Read More: Shell to Tap Pennsylvania Shale Gas for New Plastics Plant
A report by the American Chemistry Council found the project could create more than 100,000 jobs and nearly $36 billion in capital investment. The project would be similar, though smaller, to the Mont Belvieu natural gas liquids hub just outside Houston that has bolstered that area’s chemical industry.
Supporters of the project say a lack of pipelines and storage infrastructure has depressed the price of gas produced from the Marcellus shale under Pennsylvania, Ohio and West Virginia. Natural gas prices there are only two-thirds that of the main market rate set in Louisiana.
Southwestern Energy Co., a gas exploration company with operations in the Marcellus, is a top proponent of the storage hub.
Bipartisan Group
A group of lawmakers led by Democrat Joe Manchin and Republican Shelley Moore Capito sent Trump a letter last week asking that he set up a blue ribbon commission to back the construction effort.

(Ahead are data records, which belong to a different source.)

--- config.mk ---
export PLATFORM = sky130hd
export DESIGN_NAME = sllc_link_ctrl
export DESIGN_NICKNAME = d
export VERILOG_FILES = /design/src/sllc_pkg.sv /design/src/sllc_link_ctrl.sv
export SDC_FILE = /design/constraint.sdc
export NUM_CORES = 1
export LEC_CHECK = 0
export ABC_AREA = 1
export BUFFER_PORTS_ARGS = -buffer_cell sky130_fd_sc_hd__buf_4
export CORE_ASPECT_RATIO = 1.25
export CORE_MARGIN = 8
export CORE_UTILIZATION = 25
export DETAILED_ROUTE_END_ITERATION = 10
export HOLD_SLACK_MARGIN = 0.02
export MAX_ROUTING_LAYER = met4
export PLACE_DENSITY = 0.52
export SETUP_SLACK_MARGIN = 0.1
export SLEW_MARGIN = 20
export SYNTH_ARGS = -nofsm -noshare
export SYNTH_HDL_FRONTEND = slang
export SYNTH_SLANG_ARGS = --single-unit
--- constraint.sdc ---
create_clock -name clk -period 1.5 [get_ports clk]
set_clock_uncertainty 0.1 [all_clocks]
set_input_delay 0.225 -clock clk [delete_from_list [all_inputs] [get_ports clk]]
set_output_delay 0.225 -clock clk [all_outputs]
set_load 0.03 [all_outputs]
--- src/sllc_pkg.sv ---
`default_nettype none
package sllc_pkg;

    // ------------------------------------------------------------
    // register offsets
    // ------------------------------------------------------------
    localparam logic [7:0] ALIGN_CTRL_ADDR = 8'h20;
    localparam logic [7:0] SYNC_MODE_ADDR  = 8'h21;
    localparam logic [7:0] TEST_PAT_ADDR   = 8'h22;
    localparam logic [7:0] FRAME_CNT_ADDR  = 8'h26;
    localparam logic [7:0] PRBS_SEL_ADDR   = 8'h36;
    localparam logic [7:0] REG_RESET       = 8'h00;

    // ------------------------------------------------------------
    // alignment control fields
    // ------------------------------------------------------------
    localparam int FPM_OVERRIDE_BIT   = 7;
    localparam int OUT_MODE_WE_BIT    = 6;
    localparam int TRANSPORT_TEST_BIT = 4;
    localparam int LANE_MARKER_BIT    = 2;
    localparam int FRAME_MARKER_BIT   = 1;
    localparam int ILA_DISABLE_BIT    = 0;
    localparam logic [7:0] ALIGN_CTRL_MASK = 8'hd7;

    // ------------------------------------------------------------
    // sync and output mode fields
    // ------------------------------------------------------------
    localparam int SW_SYNC_REQ_BIT  = 7;
    localparam int SW_SYNC_SEL_BIT  = 6;
    localparam int SYNC_SHARE_BIT   = 5;
    localparam int OUT_MODE_LSB     = 0;
    localparam int OUT_MODE_W       = 2;
    localparam logic [7:0] SYNC_UPPER_MASK = 8'he0;

    // ------------------------------------------------------------
    // test pattern fields
    // ------------------------------------------------------------
    localparam int PATTERN_LSB      = 5;
    localparam int PATTERN_W        = 3;
    localparam int RPAT_DISP_BIT    = 4;
    localparam int LMFC_MASK_BIT    = 3;
    localparam logic [7:0] TEST_PAT_MASK = 8'hf8;
    localparam logic [2:0] PAT_NORMAL = 3'h0;
    localparam logic [2:0] PAT_D215   = 3'h1;
    localparam logic [2:0] PAT_K285   = 3'h2;
    localparam logic [2:0] PAT_ILA    = 3'h3;
    localparam logic [2:0] PAT_RPAT   = 3'h4;
    localparam logic [2:0] PAT_PRBS   = 3'h6;

    // ------------------------------------------------------------
    // frame count and polynomial fields
    // ------------------------------------------------------------
    localparam int FRAME_CNT_W = 5;
    localparam logic [7:0] FRAME_CNT_MASK = 8'h1f;
    localparam logic [5:0] FRAMES_DEFAULT = 6'h05;
    localparam int PRBS_LSB = 6;
    localparam logic [7:0] PRBS_SEL_MASK  = 8'hc0;

    typedef enum logic [2:0] {
        SLLC_OUT_NORMAL,
        SLLC_OUT_D215,
        SLLC_OUT_K285,
        SLLC_OUT_ILA_REPEAT,
        SLLC_OUT_RPAT,
        SLLC_OUT_PRBS
    } sllc_pattern_t;

    typedef enum logic [1:0] {
        SLLC_PRBS7,
        SLLC_PRBS15,
        SLLC_PRBS23,
        SLLC_PRBS31
    } sllc_poly_t;

    typedef struct packed {
        logic [5:0]    frames_per_multiframe;
        logic [1:0]    lane_output_mode;
        logic          transport_test;
        logic          lane_marker;
        logic          frame_marker;
        logic          ila_enable;
        sllc_pattern_t pattern;
        sllc_poly_t    prbs_poly;
        logic          rpat_disp_flip;
        logic          lmfc_mask_clear;
        logic          sync_request;
        logic          force_k285;
    } sllc_cfg_t;

endpackage
`default_nettype wire

--- src/sllc_link_ctrl.sv ---
`timescale 1ns/100ps
`default_nettype none
// Behaviour
// - override clear gives five frames per multiframe; set uses programmed count.
// - programmed count is a 5-bit field; length used is field plus one.
// - host writes to lane output mode field take effect only while output-mode write enable is set.
// - transport test enable sends the long transport test pattern.
// - lane marker insert bit inserts K28.3 lane alignment characters.
// - frame marker insert bit inserts K28.7 frame alignment characters.
// - initial-alignment disable suppresses the alignment sequence after sync release.
// - software sync select takes sync request from register bit, not pin.
// - software select and request together force continuous K28.5 output.
// - share clear uses own sync pin; set uses other pair's pin.
// - lane output mode derived for modes 0,1,3,7; host programs 2,4,5,6.
// - link test pattern field selects normal, D21.5, K28.5, ILA repeat, RPAT, PRBS.
// - polynomial codes 0..3 mean PRBS7, PRBS15, PRBS23, PRBS31.
// - disparity flip acts only while pattern field equals RPAT.
// - multiframe clock mask clear bit resets the mask.
// - host registers reset to zero; cfg_q resets to five frames per multiframe with ila_enable set.
module sllc_link_ctrl #(
    parameter int PAIR_INDEX = 0                 // 0 first lane pair, 1 second
) (
    input  wire logic                clk,         // 25 MHz clock
    input  wire logic                reset_n,     // async reset, active low
    input  wire logic [7:0]          reg_addr,    // register address
    input  wire logic [7:0]          reg_wdata,   // write data
    input  wire logic                reg_wr,      // write strobe
    input  wire logic                reg_rd,      // read strobe
    input  wire logic [2:0]          jesd_mode,   // device output mode
    input  wire logic                sync_pin_first_pair_n,  // first pair sync, low requests
    input  wire logic                sync_pin_second_pair_n, // second pair sync, low requests
    output logic [7:0]               reg_rdata_q, // read data
    output sllc_pkg::sllc_cfg_t      cfg_q        // link layer controls
);

    // elaboration-time refusal of an unsupported pair index
    if (PAIR_INDEX < 0 || PAIR_INDEX > 1) begin : g_bad_pair
        $error("PAIR_INDEX must be 0 or 1");
    end

    // ------------------------------------------------------------
    // registers
    // ------------------------------------------------------------
    logic [7:0] align_q;
    logic [7:0] sync_q;
    logic [7:0] test_q;
    logic [4:0] frame_cnt_q;
    logic [1:0] prbs_q;
    logic [1:0] mode_q;

    function automatic logic hit(input logic [7:0] a, input logic [7:0] offs);
        return a == offs;
    endfunction

    always_ff @(posedge clk or negedge reset_n) begin
        if (!reset_n) begin
            align_q     <= sllc_pkg::REG_RESET;
            sync_q      <= sllc_pkg::REG_RESET;
            test_q      <= sllc_pkg::REG_RESET;
            frame_cnt_q <= '0;
            prbs_q      <= '0;
        end else if (reg_wr) begin
            // reserved bits never stored
            if (hit(reg_addr, sllc_pkg::ALIGN_CTRL_ADDR)) begin
                align_q <= reg_wdata & sllc_pkg::ALIGN_CTRL_MASK;
            end
            if (hit(reg_addr, sllc_pkg::SYNC_MODE_ADDR)) begin
                sync_q <= reg_wdata & sllc_pkg::SYNC_UPPER_MASK;
            end
            if (hit(reg_addr, sllc_pkg::TEST_PAT_ADDR)) begin
                test_q <= reg_wdata & sllc_pkg::TEST_PAT_MASK;
            end
            if (hit(reg_addr, sllc_pkg::FRAME_CNT_ADDR)) begin
                frame_cnt_q <= reg_wdata[sllc_pkg::FRAME_CNT_W-1:0];
            end
            if (hit(reg_addr, sllc_pkg::PRBS_SEL_ADDR)) begin
                prbs_q <= reg_wdata[sllc_pkg::PRBS_LSB +: 2];
            end
        end
    end

    // ------------------------------------------------------------
    // lane output mode
    // ------------------------------------------------------------
    function automatic logic auto_mode(input logic [2:0] m);
        return m == 3'h0 || m == 3'h1 || m == 3'h3 || m == 3'h7;
    endfunction

    always_ff @(posedge clk or negedge reset_n) begin
        if (!reset_n) begin
            mode_q <= '0;
        end else if (auto_mode(jesd_mode)) begin
            mode_q <= jesd_mode[1:0];
        end else if (reg_wr && hit(reg_addr, sllc_pkg::SYNC_MODE_ADDR)
                     && align_q[sllc_pkg::OUT_MODE_WE_BIT]) begin
            mode_q <= reg_wdata[sllc_pkg::OUT_MODE_LSB +: sllc_pkg::OUT_MODE_W];
        end
    end

    // ------------------------------------------------------------
    // read port
    // ------------------------------------------------------------
    // bits that may read back nonzero at an address
    function automatic logic [7:0] rd_mask(input logic [7:0] a);
        if (hit(a, sllc_pkg::ALIGN_CTRL_ADDR)) return sllc_pkg::ALIGN_CTRL_MASK;
        if (hit(a, sllc_pkg::SYNC_MODE_ADDR))  return sllc_pkg::SYNC_UPPER_MASK | 8'h03;
        if (hit(a, sllc_pkg::TEST_PAT_ADDR))   return sllc_pkg::TEST_PAT_MASK;
        if (hit(a, sllc_pkg::FRAME_CNT_ADDR))  return sllc_pkg::FRAME_CNT_MASK;
        if (hit(a, sllc_pkg::PRBS_SEL_ADDR))   return sllc_pkg::PRBS_SEL_MASK;
        return 8'h00;
    endfunction

    always_ff @(posedge clk or negedge reset_n) begin
        if (!reset_n) begin
            reg_rdata_q <= '0;
        end else if (reg_rd) begin
            unique case (1'b1)
                hit(reg_addr, sllc_pkg::ALIGN_CTRL_ADDR): reg_rdata_q <= align_q;
                hit(reg_addr, sllc_pkg::SYNC_MODE_ADDR):  reg_rdata_q <= sync_q | {6'h00, mode_q};
                hit(reg_addr, sllc_pkg::TEST_PAT_ADDR):   reg_rdata_q <= test_q;
                hit(reg_addr, sllc_pkg::FRAME_CNT_ADDR):  reg_rdata_q <= {3'h0, frame_cnt_q};
                hit(reg_addr, sllc_pkg::PRBS_SEL_ADDR):   reg_rdata_q <= {prbs_q, 6'h00};
                default:                                  reg_rdata_q <= '0;
            endcase
        end
    end

    // ------------------------------------------------------------
    // sync pin filters
    // ------------------------------------------------------------
    logic [1:0] pin_raw;
    logic [1:0] pin_m1_q;
    logic [1:0] pin_m2_q;
    logic [1:0] pin_m3_q;
    logic [1:0] pin_f_q;

    assign pin_raw = {sync_pin_second_pair_n, sync_pin_first_pair_n};

    generate
        for (genvar i = 0; i < 2; i++) begin : g_sync
            always_ff @(posedge clk or negedge reset_n) begin
                if (!reset_n) begin
                    pin_m1_q[i] <= 1'b1;
                    pin_m2_q[i] <= 1'b1;
                    pin_m3_q[i] <= 1'b1;
                    pin_f_q[i]  <= 1'b1;
                end else begin
                    pin_m1_q[i] <= pin_raw[i];
                    pin_m2_q[i] <= pin_m1_q[i];
                    pin_m3_q[i] <= pin_m2_q[i];
                    if (pin_m2_q[i] == pin_m3_q[i]) begin
                        pin_f_q[i] <= pin_m3_q[i];
                    end
                end
            end
        end
    endgenerate

    // ------------------------------------------------------------
    // derived controls
    // ------------------------------------------------------------
    sllc_pkg::sllc_cfg_t cfg_d;
    logic                pin_sel_n;
    logic                sw_sel;
    logic                sw_req;
    logic [2:0]          pat;

    assign sw_sel = sync_q[sllc_pkg::SW_SYNC_SEL_BIT];
    assign sw_req = sync_q[sllc_pkg::SW_SYNC_REQ_BIT];
    assign pat    = test_q[sllc_pkg::PATTERN_LSB +: sllc_pkg::PATTERN_W];
    assign pin_sel_n = sync_q[sllc_pkg::SYNC_SHARE_BIT] ? pin_f_q[1-PAIR_INDEX]
                                                        : pin_f_q[PAIR_INDEX];

    always_comb begin
        cfg_d = '0;
        cfg_d.frames_per_multiframe = align_q[sllc_pkg::FPM_OVERRIDE_BIT]
            ? {1'b0, frame_cnt_q} + 6'h01
            : sllc_pkg::FRAMES_DEFAULT;
        cfg_d.lane_output_mode = mode_q;
        cfg_d.transport_test   = align_q[sllc_pkg::TRANSPORT_TEST_BIT];
        cfg_d.lane_marker      = align_q[sllc_pkg::LANE_MARKER_BIT];
        cfg_d.frame_marker     = align_q[sllc_pkg::FRAME_MARKER_BIT];
        cfg_d.ila_enable       = !align_q[sllc_pkg::ILA_DISABLE_BIT];
        unique case (pat)
            sllc_pkg::PAT_D215: cfg_d.pattern = sllc_pkg::SLLC_OUT_D215;
            sllc_pkg::PAT_K285: cfg_d.pattern = sllc_pkg::SLLC_OUT_K285;
            sllc_pkg::PAT_ILA:  cfg_d.pattern = sllc_pkg::SLLC_OUT_ILA_REPEAT;
            sllc_pkg::PAT_RPAT: cfg_d.pattern = sllc_pkg::SLLC_OUT_RPAT;
            sllc_pkg::PAT_PRBS: cfg_d.pattern = sllc_pkg::SLLC_OUT_PRBS;
            default:            cfg_d.pattern = sllc_pkg::SLLC_OUT_NORMAL;
        endcase
        cfg_d.prbs_poly = sllc_pkg::sllc_poly_t'(prbs_q);
        cfg_d.rpat_disp_flip = test_q[sllc_pkg::RPAT_DISP_BIT]
                               && pat == sllc_pkg::PAT_RPAT;
        cfg_d.lmfc_mask_clear = test_q[sllc_pkg::LMFC_MASK_BIT];
        cfg_d.sync_request = sw_sel ? sw_req : !pin_sel_n;
        cfg_d.force_k285   = sw_sel && sw_req;
    end

    always_ff @(posedge clk or negedge reset_n) begin
        if (!reset_n) begin
            cfg_q <= '0;
            cfg_q.frames_per_multiframe <= sllc_pkg::FRAMES_DEFAULT;
            cfg_q.ila_enable <= 1'b1;
        end else begin
            cfg_q <= cfg_d;
        end
    end
endmodule
`default_nettype wire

The two West Virginia senators also introduced legislation that would allow the Appalachian storage hub to qualify for Energy Department loan guarantees. Trump has proposed killing that program, and a spending bill the House of Representatives is debating this week would do just that.

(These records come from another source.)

==> config.mk <==
export PLATFORM = sky130hd
export DESIGN_NAME = ctd_core
export DESIGN_NICKNAME = d
export VERILOG_FILES = /design/src/logic/ctd_pkg.sv /design/src/logic/ctd_osc.sv /design/src/logic/ctd_pulse_gen.sv /design/src/logic/ctd_core.sv
export SDC_FILE = /design/constraint.sdc
export NUM_CORES = 1
export LEC_CHECK = 0
export BUFFER_PORTS_ARGS = -buffer_cell sky130_fd_sc_hd__buf_4
export CAP_MARGIN = 20
export CELL_PAD_IN_SITES_DETAIL_PLACEMENT = 0
export CELL_PAD_IN_SITES_GLOBAL_PLACEMENT = 1
export CORE_MARGIN = 2
export CORE_UTILIZATION = 49
export CTS_CLUSTER_SIZE = 30
export DETAILED_ROUTE_END_ITERATION = 12
export PLACE_DENSITY_LB_ADDON = 0.1
export SYNTH_ARGS = -nofsm -noshare
export SYNTH_HDL_FRONTEND = slang
export SYNTH_SLANG_ARGS = --single-unit
==> constraint.sdc <==
create_clock -name REF_CLK -period 13.44 [get_ports REF_CLK]
set_input_delay 0.672 -clock REF_CLK [delete_from_list [all_inputs] [get_ports REF_CLK]]
set_output_delay 0.672 -clock REF_CLK [all_outputs]
set_load 0.01 [all_outputs]
[config.mk]
export PLATFORM = sky130hd
export DESIGN_NAME = slave_event_routing
export DESIGN_NICKNAME = d
export VERILOG_FILES = /design/src/logic/slave_event_routing_pkg.sv /design/src/logic/event_publish_gate.sv /design/src/logic/event_irq_collect.sv /design/src/logic/slave_event_routing.sv
export SDC_FILE = /design/constraint.sdc
export NUM_CORES = 1
export LEC_CHECK = 0
export ABC_AREA = 1
export CORE_MARGIN = 2
export CORE_UTILIZATION = 57
export DETAILED_ROUTE_END_ITERATION = 6
export DONT_BUFFER_PORTS = 1
export GPL_TIMING_DRIVEN = 0
export PLACE_DENSITY = 0.73
export SETUP_SLACK_MARGIN = 0.4
export SLEW_MARGIN = 15
export SYNTH_ARGS = -nofsm -noshare
export SYNTH_HDL_FRONTEND = slang
export SYNTH_HIERARCHICAL = 1
export SYNTH_SLANG_ARGS = --single-unit
[constraint.sdc]
create_clock -name clk_i -period 1.3 [get_ports clk_i]
set_input_delay 0.065 -clock clk_i [delete_from_list [all_inputs] [get_ports clk_i]]
set_output_delay 0.065 -clock clk_i [all_outputs]
set_load 0.005 [all_outputs]
[src/logic/slave_event_routing_pkg.sv]
// Register map, field layout and reset values of the slave event routing block
package slave_event_routing_pkg;

	// ==========================================================
	// Register byte offsets
	localparam logic [11:0] OFS_PUB_WRITE = 12'h1E4;
	localparam logic [11:0] OFS_PUB_READ  = 12'h1E8;
	localparam logic [11:0] OFS_EVENT_TASK_SHORTCUTS    = 12'h200;
	localparam logic [11:0] OFS_IRQ_MASK  = 12'h300;
	localparam logic [11:0] OFS_STATUS    = 12'h380;

	// ==========================================================
	// Field positions and widths
	localparam int          CHAN_W        = 16;
	localparam int          PUB_EN_BIT    = 31;
	localparam int          SHORT_WR_BIT  = 13;
	localparam int          SHORT_RD_BIT  = 14;
	localparam int          NUM_EV        = 6;
	localparam int          EV_STOPPED    = 0;
	localparam int          EV_ERROR      = 1;
	localparam int          EV_RX_STARTED = 2;
	localparam int          EV_TX_STARTED = 3;
	localparam int          EV_WRITE      = 4;
	localparam int          EV_READ       = 5;

	// Word bit of each event in the enable and status layout
	localparam int          EV_BIT [NUM_EV] = '{1, 9, 19, 20, 25, 26};

	// Implemented bits; all others read as zero
	localparam logic [31:0] PUB_IMPL      = 32'h8000FFFF;
	localparam logic [31:0] EVENT_TASK_SHORTCUTS_IMPL   = 32'h00006000;
	localparam logic [31:0] IRQ_MASK_IMPL = 32'h06180202;

	// ==========================================================
	// Values after reset
	localparam logic [31:0] RST_WORD      = 32'h00000000;

	// ==========================================================
	// Byte-lane write merge, restricted to implemented bits
	function automatic logic [31:0] byte_merge(input logic [31:0] old_v,
		input logic [31:0] new_v, input logic [3:0] sel, input logic [31:0] impl);
		logic [31:0] res;
		res = old_v;
		for (int b = 0; b < 4; b++) begin
			if (sel[b]) begin
				res[8*b +: 8] = new_v[8*b +: 8];
			end
		end
		return res & impl;
	endfunction : byte_merge

	// Spread per-event flags onto the word layout
	function automatic logic [31:0] ev_to_word(input logic [NUM_EV-1:0] ev);
		logic [31:0] w;
		w = 32'h00000000;
		for (int i = 0; i < NUM_EV; i++) begin
			w[EV_BIT[i]] = ev[i];
		end
		return w;
	endfunction : ev_to_word

	// Gather per-event flags from the word layout
	function automatic logic [NUM_EV-1:0] word_to_ev(input logic [31:0] w);
		logic [NUM_EV-1:0] ev;
		ev = '0;
		for (int i = 0; i < NUM_EV; i++) begin
			ev[i] = w[EV_BIT[i]];
		end
		return ev;
	endfunction : word_to_ev

endpackage : slave_event_routing_pkg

Even without federal help, there are initial signs that investment is coming to the region. A $6 billion ethane cracker plant, which would make ethylene for plastics and other products, is being considered by PTT Global ChemicalAmerica for a site along the Ohio River where a former coal-fired power plant owned by FirstEnergy Corp. once stood. Royal Dutch Shell Plc also has a new chemical complex planned for western Pennsylvania.
Shell’s project follows the first wave of North American plants being built along the Gulf of Mexico coast by companies such as Dow Chemical Co. and Chevron Phillips Chemical Co. The factories all use shale gas to gain a cost advantage over producers in Europe and Asia that rely on oil and coal feedstocks.
“We certainly had our struggles in this region,” said Steven Hedrick, the president of the Mid-Atlantic Technology, Research & Innovation Center in South Charleston, West Virginia. “This would be an opportunity for displaced miners to allow them to use the skills they’ve learned during a lifetime of engagement with coal.”